** Records shown follows **

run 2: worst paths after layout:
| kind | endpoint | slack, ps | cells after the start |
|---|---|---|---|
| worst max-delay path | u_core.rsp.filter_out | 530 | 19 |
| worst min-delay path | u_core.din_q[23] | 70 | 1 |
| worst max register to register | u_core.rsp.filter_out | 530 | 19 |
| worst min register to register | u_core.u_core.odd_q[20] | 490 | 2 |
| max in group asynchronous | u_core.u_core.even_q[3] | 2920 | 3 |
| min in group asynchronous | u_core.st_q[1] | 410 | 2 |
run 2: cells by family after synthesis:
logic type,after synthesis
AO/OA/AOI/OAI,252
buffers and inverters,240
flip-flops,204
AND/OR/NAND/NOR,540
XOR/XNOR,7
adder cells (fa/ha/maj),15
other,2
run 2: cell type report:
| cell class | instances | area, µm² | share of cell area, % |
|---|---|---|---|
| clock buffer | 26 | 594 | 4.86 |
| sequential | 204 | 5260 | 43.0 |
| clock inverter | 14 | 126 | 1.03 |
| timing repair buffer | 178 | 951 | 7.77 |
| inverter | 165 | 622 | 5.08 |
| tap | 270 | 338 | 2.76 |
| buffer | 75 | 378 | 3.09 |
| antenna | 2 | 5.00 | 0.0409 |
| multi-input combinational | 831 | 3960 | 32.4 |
--- src/hdl/okie_back.sv ---
`timescale 1ns / 1ps
module okie_back (
  input  logic                 clk,
  input  logic                 rst_n,
  input  logic                 q_valid,
  input  okie_pkg::job_t       q_job,
  output logic                 q_pop,
  okie_out_if.source           out_chan,
  output okie_pkg::back_stat_t stat
);

  logic        out_valid_r, out_valid_nxt;
  logic [7:0]  out_byte_r, out_byte_nxt;
  logic        out_last_r, out_last_nxt;
  logic [63:0] pay_r, pay_nxt;
  logic [3:0]  left_r, left_nxt;
  logic        advance;

  assign advance = !out_valid_r || out_chan.ready;

  // Payload bytes take priority; a new request is popped only once the
  // current one has sent its last byte.
  always_comb begin
    out_valid_nxt = out_valid_r;
    out_byte_nxt  = out_byte_r;
    out_last_nxt  = out_last_r;
    pay_nxt       = pay_r;
    left_nxt      = left_r;
    q_pop         = 1'b0;
    if (advance) begin
      if (left_r != 4'd0) begin
        out_valid_nxt = 1'b1;
        out_byte_nxt  = pay_r[63:56];
        out_last_nxt  = (left_r == 4'd1);
        pay_nxt       = {pay_r[55:0], 8'h00};
        left_nxt      = left_r - 4'd1;
      end else if (q_valid) begin
        q_pop         = 1'b1;
        out_valid_nxt = 1'b1;
        out_byte_nxt  = q_job.prefix;
        out_last_nxt  = (q_job.nbytes == 4'd0);
        pay_nxt       = q_job.payload;
        left_nxt      = q_job.nbytes;
      end else begin
        out_valid_nxt = 1'b0;
      end
    end
  end

  always_ff @(posedge clk) begin
    if (!rst_n) begin
      out_valid_r <= 1'b0;
      left_r      <= 4'd0;
    end else begin
      out_valid_r <= out_valid_nxt;
      left_r      <= left_nxt;
    end
  end

  always_ff @(posedge clk) begin
    out_byte_r <= out_byte_nxt;
    out_last_r <= out_last_nxt;
    pay_r      <= pay_nxt;
  end

  assign out_chan.valid    = out_valid_r;
  assign out_chan.out_byte = out_byte_r;
  assign out_chan.last     = out_last_r;
  assign stat.busy         = (left_r != 4'd0);

endmodule
<file path="config.mk">
export PLATFORM = sky130hd
export DESIGN_NAME = bsi_ram
export DESIGN_NICKNAME = d
export VERILOG_FILES = /design/src/rtl/bsi_ram.sv
export SDC_FILE = /design/constraint.sdc
export NUM_CORES = 1
export LEC_CHECK = 0
export BUFFER_PORTS_ARGS = -buffer_cell sky130_fd_sc_hd__buf_2
export CORE_MARGIN = 2
export CORE_UTILIZATION = 55
export DETAILED_ROUTE_END_ITERATION = 12
export PLACE_DENSITY = 0.81
export SETUP_SLACK_MARGIN = 0.3
export SYNTH_ARGS = -nofsm -noshare
export SYNTH_HDL_FRONTEND = slang
export SYNTH_SLANG_ARGS = --single-unit
</file>
<file path="constraint.sdc">
create_clock -name clk -period 8.3 [get_ports clk]
set_input_delay 2.49 -clock clk [delete_from_list [all_inputs] [get_ports clk]]
set_output_delay 2.49 -clock clk [all_outputs]
set_load 0.01 [all_outputs]
</file>
===== config.mk =====
export PLATFORM = sky130hd
export DESIGN_NAME = bsi_walk
export DESIGN_NICKNAME = d
export VERILOG_FILES = /design/src/rtl/bsi_pkg.sv /design/src/rtl/bsi_walk.sv
export SDC_FILE = /design/constraint.sdc
export NUM_CORES = 1
export LEC_CHECK = 0
export BUFFER_PORTS_ARGS = -buffer_cell sky130_fd_sc_hd__buf_4
export CORE_AREA = 2 2 204 206
export DETAILED_ROUTE_END_ITERATION = 16
export DIE_AREA = 0 0 206 208
export SETUP_SLACK_MARGIN = 0.05
export SLEW_MARGIN = 20
export SYNTH_ARGS = -nofsm -noshare
export SYNTH_HDL_FRONTEND = slang
export SYNTH_SLANG_ARGS = --single-unit
export TNS_END_PERCENT = 5

===== constraint.sdc =====
create_clock -name clk -period 4.9 [get_ports clk]
set_clock_uncertainty 0.15 [all_clocks]
set_input_delay 0.98 -clock clk [delete_from_list [all_inputs] [get_ports clk]]
set_output_delay 0.98 -clock clk [all_outputs]
set_load 0.01 [all_outputs]
## config.mk

```make
export PLATFORM = sky130hd
export DESIGN_NAME = key_matrix_debounce_rollover
export DESIGN_NICKNAME = d
export VERILOG_FILES = /design/src/hw/rtl/kmdr_pkg.sv /design/src/hw/rtl/kmdr_front.sv /design/src/hw/rtl/kmdr_cmd_fifo.sv /design/src/hw/rtl/kmdr_exec.sv /design/src/hw/rtl/kmdr_out.sv /design/src/hw/rtl/key_matrix_debounce_rollover.sv
export SDC_FILE = /design/constraint.sdc
export NUM_CORES = 2
export LEC_CHECK = 0
export ABC_AREA = 1
export BUFFER_PORTS_ARGS = -buffer_cell sky130_fd_sc_hd__buf_2
export CELL_PAD_IN_SITES_DETAIL_PLACEMENT = 1
export CELL_PAD_IN_SITES_GLOBAL_PLACEMENT = 2
export CORE_ASPECT_RATIO = 0.6
export CORE_MARGIN = 2
export CORE_UTILIZATION = 39
export CTS_CLUSTER_DIAMETER = 30
export DETAILED_ROUTE_END_ITERATION = 12
export PLACE_DENSITY = 0.81
export SYNTH_ARGS = -nofsm -noshare
export SYNTH_HDL_FRONTEND = slang
export SYNTH_SLANG_ARGS = --single-unit
```

## constraint.sdc

```tcl
create_clock -name clk -period 5.7 [get_ports clk]
set_clock_uncertainty 0.1 [all_clocks]
set_input_delay 1.14 -clock clk [delete_from_list [all_inputs] [get_ports clk]]
set_output_delay 1.14 -clock clk [all_outputs]
set_load 0.005 [all_outputs]
```

## src/hw/rtl/kmdr_pkg.sv

```systemverilog
// Shared types and constants for the key matrix scanner.
// Used by every module of the block; depends on nothing else.
`default_nettype none

package kmdr_pkg;

  // Fixed field widths
  localparam int COL_W    = 3;
  localparam int ROW_W    = 6;
  localparam int ROW_IW   = 3;
  localparam int KEY_W    = 6;
  localparam int CODE_W   = 8;
  localparam int TIMER_W  = 8;
  localparam int NUM_SLOTS = 6;
  localparam int REP_W    = NUM_SLOTS * CODE_W + CODE_W;
  localparam int IN_W     = COL_W + ROW_W + KEY_W + CODE_W + 1;

  // Release timer codes
  localparam logic [TIMER_W-1:0] TIMER_ARM  = 8'h80;
  localparam logic [TIMER_W-1:0] TIMER_FIRE = 8'h01;

  // Command queue between front and back
  localparam int CMDQ_DEPTH = 2;
  localparam int CMDQ_AW    = 1;

  typedef enum logic [1:0] {
    FN_SCAN = 2'd0,
    FN_TICK = 2'd1,
    FN_MAP  = 2'd2
  } func_t;

  typedef enum logic [1:0] {
    ST_IDLE,
    ST_EXEC,
    ST_FLUSH
  } seq_state_t;

  typedef struct packed {
    func_t              kind;
    logic [COL_W-1:0]   column;
    logic [ROW_W-1:0]   rows;
    logic [KEY_W-1:0]   key_index;
    logic [CODE_W-1:0]  usage_code;
    logic               is_mod;
  } cmd_t;

  typedef struct packed {
    logic              vld;
    logic [KEY_W-1:0]  idx;
    logic [CODE_W-1:0] code;
  } slot_t;

  typedef struct packed {
    logic             push;
    logic             last;
    logic [REP_W-1:0] data;
  } rep_push_t;

endpackage

`default_nettype wire

```

## src/hw/rtl/kmdr_front.sv

```systemverilog
// Front end: accepts input items, decodes the kind and drops items that do nothing.
// Depends on kmdr_pkg; feeds kmdr_cmd_fifo.
`default_nettype none

module kmdr_front
  import kmdr_pkg::*;
#(
  parameter int NUM_COLS = 8,
  parameter int NUM_KEYS = 48
) (
  input  wire logic            s_axis_tvalid,
  output logic                 s_axis_tready,
  input  wire logic [IN_W-1:0] s_axis_tdata,  // column, rows, key_index, usage_code, is_mod
  input  wire logic [1:0]      s_axis_tuser,  // func
  input  wire logic            fifo_full,
  output logic                 push,
  output cmd_t                 cmd
);

  logic useful;

  // Unpack the item
  always_comb begin
    cmd.kind       = func_t'(s_axis_tuser);
    cmd.column     = s_axis_tdata[COL_W-1:0];
    cmd.rows       = s_axis_tdata[COL_W +: ROW_W];
    cmd.key_index  = s_axis_tdata[COL_W+ROW_W +: KEY_W];
    cmd.usage_code = s_axis_tdata[COL_W+ROW_W+KEY_W +: CODE_W];
    cmd.is_mod     = s_axis_tdata[IN_W-1];
  end

  // Drop out-of-range scans and writes, and unused codes
  always_comb begin
    case (cmd.kind)
      FN_SCAN: useful = int'(cmd.column) < NUM_COLS;
      FN_TICK: useful = 1'b1;
      FN_MAP:  useful = int'(cmd.key_index) < NUM_KEYS;
      default: useful = 1'b0;
    endcase
  end

  assign s_axis_tready = !fifo_full;
  assign push          = s_axis_tvalid && !fifo_full && useful;

endmodule

`default_nettype wire

```

## src/hw/rtl/kmdr_cmd_fifo.sv

```systemverilog
// Two-entry command queue between the front end and the sequencer.
// Depends on kmdr_pkg.
`default_nettype none

module kmdr_cmd_fifo
  import kmdr_pkg::*;
(
  input  wire logic clk,
  input  wire logic rst,
  input  wire logic push,
  input  wire cmd_t din,
  output logic      full,
  output logic      valid,
  output cmd_t      head,
  input  wire logic pop
);

  cmd_t                 mem [CMDQ_DEPTH];
  logic [CMDQ_AW-1:0]   wptr;
  logic [CMDQ_AW-1:0]   rptr;
  logic [CMDQ_AW:0]     count;

  assign full  = count == (CMDQ_AW+1)'(CMDQ_DEPTH);
  assign valid = count != '0;
  assign head  = mem[rptr];

  // Store commands
  always_ff @(posedge clk) begin
    if (push) begin
      mem[wptr] <= din;
    end
  end

  // Advance pointers
  always_ff @(posedge clk) begin
    if (rst) begin
      wptr  <= '0;
      rptr  <= '0;
      count <= '0;
    end else begin
      if (push) begin
        wptr <= wptr + 1'b1;
      end
      if (pop) begin
        rptr <= rptr + 1'b1;
      end
      case ({push, pop})
        2'b10:   count <= count + 1'b1;
        2'b01:   count <= count - 1'b1;
        default: count <= count;
      endcase
    end
  end

endmodule

`default_nettype wire

```

## src/hw/rtl/kmdr_exec.sv

```systemverilog
// Sequencer: walks the rows of a scan or the keys of a tick, keeps key state,
// the rollover queue and modifiers, and hands reports to the output stage.
// Depends on kmdr_pkg.
`default_nettype none

module kmdr_exec
  import kmdr_pkg::*;
#(
  parameter int NUM_COLS    = 8,
  parameter int NUM_ROWS    = 6,
  parameter int NUM_KEYS    = 48,
  parameter int QUEUE_DEPTH = 6
) (
  input  wire logic clk,
  input  wire logic rst,
  input  wire logic cmd_valid,
  input  wire cmd_t cmd,
  output logic      cmd_pop,
  input  wire logic out_ready,
  output rep_push_t rep
);

  localparam int KAW = (NUM_KEYS > 1) ? $clog2(NUM_KEYS) : 1;
  localparam int CAW = (NUM_COLS > 1) ? $clog2(NUM_COLS) : 1;

  seq_state_t state, state_next;
  func_t               kind;
  logic [ROW_W-1:0]    cur;
  logic [ROW_W-1:0]    change;
  logic [KEY_W-1:0]    k, k_next;
  logic [ROW_IW-1:0]   r, r_next;
  logic [ROW_W-1:0]    prev [NUM_COLS];
  slot_t               queue [QUEUE_DEPTH];
  slot_t               q_upd [QUEUE_DEPTH];
  slot_t               q_ext [QUEUE_DEPTH+1];
  logic [CODE_W-1:0]   mods, mods_upd;
  logic                pvalid;
  logic [REP_W-1:0]    pdata;

  // Keymap and key state memories
  logic [CODE_W:0]     kmem [NUM_KEYS];
  logic [TIMER_W:0]    tmem [NUM_KEYS];
  logic [NUM_KEYS-1:0] tvld;
  logic [CODE_W:0]     km_q;
  logic [TIMER_W:0]    tm_q;
  logic                tv_q;

  logic               ent_held;
  logic [TIMER_W-1:0] ent_timer;
  logic               in_range;
  logic               act, press, expire, emit, go, last_step;
  logic [TIMER_W:0]   wdata;
  logic               key_is_mod;
  logic [CODE_W-1:0]  key_code;
  logic               found;
  logic [CODE_W-1:0]  rep_keys [NUM_SLOTS];
  logic [REP_W-1:0]   rep_word;

  // Entry read back from memory; never-written entries read as idle
  assign ent_held   = tv_q & tm_q[TIMER_W];
  assign ent_timer  = tv_q ? tm_q[TIMER_W-1:0] : '0;
  assign key_is_mod = km_q[CODE_W];
  assign key_code   = km_q[CODE_W-1:0];
  assign in_range   = int'(k) < NUM_KEYS;

  // Decide the action for the current key
  always_comb begin
    act    = 1'b0;
    press  = 1'b0;
    expire = 1'b0;
    wdata  = '0;
    if (kind == FN_TICK) begin
      act    = 1'b1;
      expire = ent_timer == TIMER_FIRE;
      wdata  = expire ? '0 : {ent_held, ent_timer >> 1};
    end else begin
      act   = change[r] && in_range;
      press = act && cur[r] && !ent_held;
      wdata = cur[r] ? {1'b1, {TIMER_W{1'b0}}} : {ent_held, TIMER_ARM};
    end
    emit      = press || expire;
    go        = !(emit && pvalid) || out_ready;
    last_step = (kind == FN_TICK) ? (k == KEY_W'(NUM_KEYS - 1))
                                  : (r == ROW_IW'(NUM_ROWS - 1));
  end

  // Queue and modifier update for a press or release
  always_comb begin
    found = 1'b0;
    for (int i = 0; i < QUEUE_DEPTH; i++) begin
      q_ext[i] = queue[i];
      q_upd[i] = queue[i];
    end
    q_ext[QUEUE_DEPTH] = '0;
    mods_upd = mods;
    if (press) begin
      if (key_is_mod) begin
        mods_upd = mods | key_code;
      end else begin
        for (int i = 1; i < QUEUE_DEPTH; i++) begin
          q_upd[i] = queue[i-1];
        end
        q_upd[0] = '{vld: 1'b1, idx: k, code: key_code};
      end
    end else if (expire) begin
      if (key_is_mod) begin
        mods_upd = mods & ~key_code;
      end else begin
        for (int i = 0; i < QUEUE_DEPTH; i++) begin
          found = found || (queue[i].vld && queue[i].idx == k);
          if (found) begin
            q_upd[i] = q_ext[i+1];
          end
        end
      end
    end
  end

  // Build the report word, newest slot lowest
  for (genvar i = 0; i < NUM_SLOTS; i++) begin : g_slot
    if (i < QUEUE_DEPTH) begin : g_used
      assign rep_keys[i] = q_upd[i].vld ? q_upd[i].code : '0;
    end else begin : g_unused
      assign rep_keys[i] = '0;
    end
    assign rep_word[i*CODE_W +: CODE_W] = rep_keys[i];
  end
  assign rep_word[REP_W-1 -: CODE_W] = mods_upd;

  // Next state
  always_comb begin
    state_next = state;
    case (state)
      ST_IDLE: begin
        if (cmd_valid && (cmd.kind == FN_SCAN || cmd.kind == FN_TICK)) begin
          state_next = ST_EXEC;
        end
      end
      ST_EXEC: begin
        if (go && last_step) begin
          state_next = ST_FLUSH;
        end
      end
      ST_FLUSH: begin
        if (!pvalid || out_ready) begin
          state_next = ST_IDLE;
        end
      end
      default: state_next = ST_IDLE;
    endcase
  end

  // Outputs and counters
  always_comb begin
    cmd_pop  = 1'b0;
    k_next   = k;
    r_next   = r;
    rep.push = 1'b0;
    rep.last = 1'b0;
    rep.data = pdata;
    case (state)
      ST_IDLE: begin
        cmd_pop = cmd_valid;
        if (cmd_valid) begin
          r_next = '0;
          if (cmd.kind == FN_SCAN) begin
            k_next = KEY_W'(int'(cmd.column) * NUM_ROWS);
          end else begin
            k_next = '0;
          end
        end
      end
      ST_EXEC: begin
        rep.push = emit && pvalid && go;
        if (go && !last_step) begin
          k_next = k + 1'b1;
          r_next = r + 1'b1;
        end
      end
      ST_FLUSH: begin
        rep.push = pvalid && out_ready;
        rep.last = 1'b1;
      end
      default: ;
    endcase
  end

  // Memory reads follow the next key index
  always_ff @(posedge clk) begin
    km_q <= kmem[KAW'(k_next)];
    tm_q <= tmem[KAW'(k_next)];
    tv_q <= tvld[KAW'(k_next)];
  end

  // Memory writes
  always_ff @(posedge clk) begin
    if (state == ST_IDLE && cmd_valid && cmd.kind == FN_MAP) begin
      kmem[KAW'(cmd.key_index)] <= {cmd.is_mod, cmd.usage_code};
    end
    if (state == ST_EXEC && go && act) begin
      tmem[KAW'(k)] <= wdata;
    end
  end

  // Command registers
  always_ff @(posedge clk) begin
    k <= k_next;
    r <= r_next;
    if (cmd_pop) begin
      kind <= cmd.kind;
      cur  <= cmd.rows;
      change <= cmd.rows ^ prev[CAW'(cmd.column)];
    end
    if (state == ST_EXEC && go && emit) begin
      pdata <= rep_word;
    end
  end

  // Control state: sequencer, key state, queue, modifiers
  always_ff @(posedge clk) begin
    if (rst) begin
      state  <= ST_IDLE;
      tvld   <= '0;
      mods   <= '0;
      pvalid <= 1'b0;
      for (int c = 0; c < NUM_COLS; c++) begin
        prev[c] <= '0;
      end
      for (int i = 0; i < QUEUE_DEPTH; i++) begin
        queue[i] <= '0;
      end
    end else begin
      state <= state_next;
      case (state)
        ST_IDLE: begin
          if (cmd_valid && cmd.kind == FN_SCAN) begin
            prev[CAW'(cmd.column)] <= cmd.rows;
          end
          // keep queued codes in step with the keymap
          if (cmd_valid && cmd.kind == FN_MAP) begin
            for (int i = 0; i < QUEUE_DEPTH; i++) begin
              if (queue[i].vld && queue[i].idx == cmd.key_index) begin
                queue[i].code <= cmd.usage_code;
              end
            end
          end
        end
        ST_EXEC: begin
          if (go && act) begin
            tvld[KAW'(k)] <= 1'b1;
          end
          if (go && emit) begin
            for (int i = 0; i < QUEUE_DEPTH; i++) begin
              queue[i] <= q_upd[i];
            end
            mods   <= mods_upd;
            pvalid <= 1'b1;
          end
        end
        ST_FLUSH: begin
          if (out_ready) begin
            pvalid <= 1'b0;
          end
        end
        default: ;
      endcase
    end
  end

endmodule

`default_nettype wire

```

## src/hw/rtl/kmdr_out.sv

```systemverilog
// Output register for reports toward the stream receiver.
// Depends on kmdr_pkg; fed by kmdr_exec.
`default_nettype none

module kmdr_out
  import kmdr_pkg::*;
(
  input  wire logic        clk,
  input  wire logic        rst,
  input  wire rep_push_t   rep,
  output logic             ready,
  output logic             m_axis_tvalid,
  input  wire logic        m_axis_tready,
  output logic [REP_W-1:0] m_axis_tdata,  // key0 .. key5, modifiers
  output logic             m_axis_tlast   // last
);

  assign ready = !m_axis_tvalid || m_axis_tready;

  // Hold a report until the receiver takes it
  always_ff @(posedge clk) begin
    if (rst) begin
      m_axis_tvalid <= 1'b0;
    end else if (ready) begin
      m_axis_tvalid <= rep.push;
    end
  end

  always_ff @(posedge clk) begin
    if (ready && rep.push) begin
      m_axis_tdata <= rep.data;
      m_axis_tlast <= rep.last;
    end
  end

endmodule

`default_nettype wire

```

## src/hw/rtl/key_matrix_debounce_rollover.sv

```systemverilog
// Keyboard matrix scanner with release debounce and six-key rollover.
// Input channel s_axis: tuser is the item kind (column scan, debounce tick,
// keymap write), tdata carries column, rows, key_index, usage_code, is_mod.
// Output channel m_axis: one report per press or release, tdata holds the
// six rollover slots (newest lowest) and the modifier byte; tlast marks the
// final report caused by an input item.
// Items pass a two-entry command queue to a sequencer that handles one item
// at a time. A keymap write is done in the idle state as it is popped; a scan
// or tick walks its rows or keys in the exec state, one key per cycle unless
// the output stalls (set by the single read port of the key state memory),
// then ends in the flush state. Each report is held one step so tlast can be
// set: it moves to the output register when the item's next report is made,
// or in the flush state for the final one. Items that do nothing (unused
// kind, column or key out of range) are taken and dropped at once.
// A report waits in the output register while the receiver stalls; the
// sequencer holds on the next report of the same item until it drains.
// Reset clears the row history, key state, rollover queue and modifiers;
// the keymap holds no defined value until written.
`default_nettype none

module key_matrix_debounce_rollover
  import kmdr_pkg::*;
#(
  parameter int NUM_COLS    = 8,
  parameter int NUM_ROWS    = 6,
  parameter int NUM_KEYS    = 48,
  parameter int QUEUE_DEPTH = 6
) (
  input  wire logic             clk,
  input  wire logic             rst,
  input  wire logic             s_axis_tvalid,
  output logic                  s_axis_tready,
  input  wire logic [IN_W-1:0]  s_axis_tdata,  // column, rows, key_index, usage_code, is_mod
  input  wire logic [1:0]       s_axis_tuser,  // func
  output logic                  m_axis_tvalid,
  input  wire logic             m_axis_tready,
  output logic [REP_W-1:0]      m_axis_tdata,  // key0, key1, key2, key3, key4, key5, modifiers
  output logic                  m_axis_tlast   // last
);

  cmd_t      front_cmd;
  cmd_t      head_cmd;
  logic      front_push;
  logic      fifo_full;
  logic      fifo_valid;
  logic      fifo_pop;
  logic      out_ready;
  rep_push_t rep;

  kmdr_front #(
    .NUM_COLS (NUM_COLS),
    .NUM_KEYS (NUM_KEYS)
  ) u_front (
    .s_axis_tvalid (s_axis_tvalid),
    .s_axis_tready (s_axis_tready),
    .s_axis_tdata  (s_axis_tdata),
    .s_axis_tuser  (s_axis_tuser),
    .fifo_full     (fifo_full),
    .push          (front_push),
    .cmd           (front_cmd)
  );

  kmdr_cmd_fifo u_fifo (
    .clk   (clk),
    .rst   (rst),
    .push  (front_push),
    .din   (front_cmd),
    .full  (fifo_full),
    .valid (fifo_valid),
    .head  (head_cmd),
    .pop   (fifo_pop)
  );

  kmdr_exec #(
    .NUM_COLS    (NUM_COLS),
    .NUM_ROWS    (NUM_ROWS),
    .NUM_KEYS    (NUM_KEYS),
    .QUEUE_DEPTH (QUEUE_DEPTH)
  ) u_exec (
    .clk       (clk),
    .rst       (rst),
    .cmd_valid (fifo_valid),
    .cmd       (head_cmd),
    .cmd_pop   (fifo_pop),
    .out_ready (out_ready),
    .rep       (rep)
  );

  kmdr_out u_out (
    .clk           (clk),
    .rst           (rst),
    .rep           (rep),
    .ready         (out_ready),
    .m_axis_tvalid (m_axis_tvalid),
    .m_axis_tready (m_axis_tready),
    .m_axis_tdata  (m_axis_tdata),
    .m_axis_tlast  (m_axis_tlast)
  );

endmodule

`default_nettype wire

```

==> impl_metrics.env <==
export IMPL_crit_chain="inv_1 -> nor2_1 -> inv_1 -> nor3_1 -> a31oi_1 -> nand2_4 -> nand2_1 -> nand3_4 -> nand2_8 -> buf_12 -> buf_4 -> nand2_1 -> nand3_1 -> nand3_1 -> nand3_1 -> nand3_1 -> nand2_1"
export IMPL_critPathLaunchType="flip-flop"
export IMPL_avgSynthCellArea_um2=11.2
export IMPL_drive_gt1_share_pct=11.8
export IMPL_wl_mm=177
export IMPL_coreArea_mm2=0.137
export IMPL_final_hold_viol_count=0
export IMPL_finalMaxSlewViolations=0
export IMPL_grt_first_pass_wirelength_mm=264
export IMPL_num_vias=39700
export IMPL_hold_class="reg -> reg"
export IMPL_die_area_mm2=0.141
export IMPL_ios=89
export IMPL_fp_row_count=105
export IMPL_numCtsBuffers=180
export IMPL_ys_types=57
export IMPL_mostFrequentLayoutCells="nand3_1 (1184), edfxtp_1 (1184), nand2_1 (1001)"
export IMPL_wl_per_cell_um=25.8
export IMPL_multi_input_area_mm2=0.0146
export IMPL_hold_buffers=0
export IMPL_clock_path_buffers=3
export IMPL_use_met1_pct=38.3
export IMPL_register_area_mm2=0.0374
export IMPL_path_clk_slew_ps=60
export IMPL_cts_tree="built"
export IMPL_end_kind="flip-flop"
export IMPL_grt_max_degree=139
export IMPL_drtIter0Drc=4675
export IMPL_fin_crit_sh_pct=86.4
export IMPL_crit_fanout=80
export IMPL_status="completed"
export IMPL_grtUsageMet2_pct=34.8
export IMPL_cp_arrival_ps=5550
export IMPL_slew_headroom_pct=13.7
export IMPL_cap_violations=0
export IMPL_drc=0
export IMPL_critPathRequiredTime_ps=6330
export IMPL_path_class="reg -> reg"
export IMPL_use_met3_pct=5.47
export IMPL_fmax_mhz=203
export IMPL_cts_setup_buffers=0
export IMPL_num_fill_cells=14500
export IMPL_yosysSeqAreaShare_pct=69.2
export IMPL_synth_edff_count=1184
export IMPL_fin_setup_tns_ps=0
export IMPL_fp_dieH_um=292
export IMPL_drtAntennaViolNets=0
export IMPL_cp_slowest_cell="buf_4"
export IMPL_antenna_found_initial=2
export IMPL_synth_flop_cell="edfxtp_1"
export IMPL_critical_path_max_stage_delay_ps=670
export IMPL_rsz0062_at_grt="false"
export IMPL_synth_yosys_warnings=0
export IMPL_synthArstFlopShare_pct=0
export IMPL_final_nets=4930
export IMPL_grt_busiest_layer="met1"
export IMPL_worst_path_most_repeated_cell="nand3_1"
export IMPL_grt_total_usage_pct=24.7
export IMPL_hpwl_mm=109
export IMPL_period_needed_ps=4920
export IMPL_worstMarginPinSlew_ps=1290
export IMPL_start_util_pct=39.4
export IMPL_cts_resized=0
export IMPL_io_buffers=88
export IMPL_root_buffer="clkbuf_16"
export IMPL_syn_area_mm2=0.0540
export IMPL_ys_ff_latch=1274
export IMPL_area_delta_synth_final_pct=16.2
export IMPL_grt_pass1_vias=40000
export IMPL_clock_sinks=1274
export IMPL_cts_max_level=4
export IMPL_viasPerCell=5.78
export IMPL_die_w_um=484
export IMPL_dr_pass1_iters=6
export IMPL_clk_latency_ps=800
export IMPL_setup_violations=0
export IMPL_gp_congestion=0.884
export IMPL_synth_nets=4861
export IMPL_overflow=0
export IMPL_synth_cells=4818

** End of Records shown **

• Try it: Tell how many lines above contain the word "that". Give the number alone.

• Reply to the exercise: 3